- What to work on
Print every one of the records verbatim, omitting nothing.
The input Block Start
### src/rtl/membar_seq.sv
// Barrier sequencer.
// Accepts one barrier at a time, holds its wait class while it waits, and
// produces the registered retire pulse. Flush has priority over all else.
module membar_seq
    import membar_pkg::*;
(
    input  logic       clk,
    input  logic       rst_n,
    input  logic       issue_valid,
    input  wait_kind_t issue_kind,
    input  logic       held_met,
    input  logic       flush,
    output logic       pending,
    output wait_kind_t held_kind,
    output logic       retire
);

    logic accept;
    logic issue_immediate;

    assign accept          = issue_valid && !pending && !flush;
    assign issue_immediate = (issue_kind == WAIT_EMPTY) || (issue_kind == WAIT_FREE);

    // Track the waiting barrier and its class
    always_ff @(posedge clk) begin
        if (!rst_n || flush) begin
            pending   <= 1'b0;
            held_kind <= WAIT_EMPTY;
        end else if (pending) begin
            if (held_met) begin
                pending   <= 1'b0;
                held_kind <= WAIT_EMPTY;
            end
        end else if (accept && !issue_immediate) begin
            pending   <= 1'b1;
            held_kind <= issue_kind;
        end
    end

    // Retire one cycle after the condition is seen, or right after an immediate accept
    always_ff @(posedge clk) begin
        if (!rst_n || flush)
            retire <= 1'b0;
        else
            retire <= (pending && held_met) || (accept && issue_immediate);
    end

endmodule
The input Block End
- Written solution
### src/rtl/membar_seq.sv
// Barrier sequencer.
// Accepts one barrier at a time, holds its wait class while it waits, and
// produces the registered retire pulse. Flush has priority over all else.
module membar_seq
    import membar_pkg::*;
(
    input  logic       clk,
    input  logic       rst_n,
    input  logic       issue_valid,
    input  wait_kind_t issue_kind,
    input  logic       held_met,
    input  logic       flush,
    output logic       pending,
    output wait_kind_t held_kind,
    output logic       retire
);

    logic accept;
    logic issue_immediate;

    assign accept          = issue_valid && !pending && !flush;
    assign issue_immediate = (issue_kind == WAIT_EMPTY) || (issue_kind == WAIT_FREE);

    // Track the waiting barrier and its class
    always_ff @(posedge clk) begin
        if (!rst_n || flush) begin
            pending   <= 1'b0;
            held_kind <= WAIT_EMPTY;
        end else if (pending) begin
            if (held_met) begin
                pending   <= 1'b0;
                held_kind <= WAIT_EMPTY;
            end
        end else if (accept && !issue_immediate) begin
            pending   <= 1'b1;
            held_kind <= issue_kind;
        end
    end

    // Retire one cycle after the condition is seen, or right after an immediate accept
    always_ff @(posedge clk) begin
        if (!rst_n || flush)
            retire <= 1'b0;
        else
            retire <= (pending && held_met) || (accept && issue_immediate);
    end

endmodule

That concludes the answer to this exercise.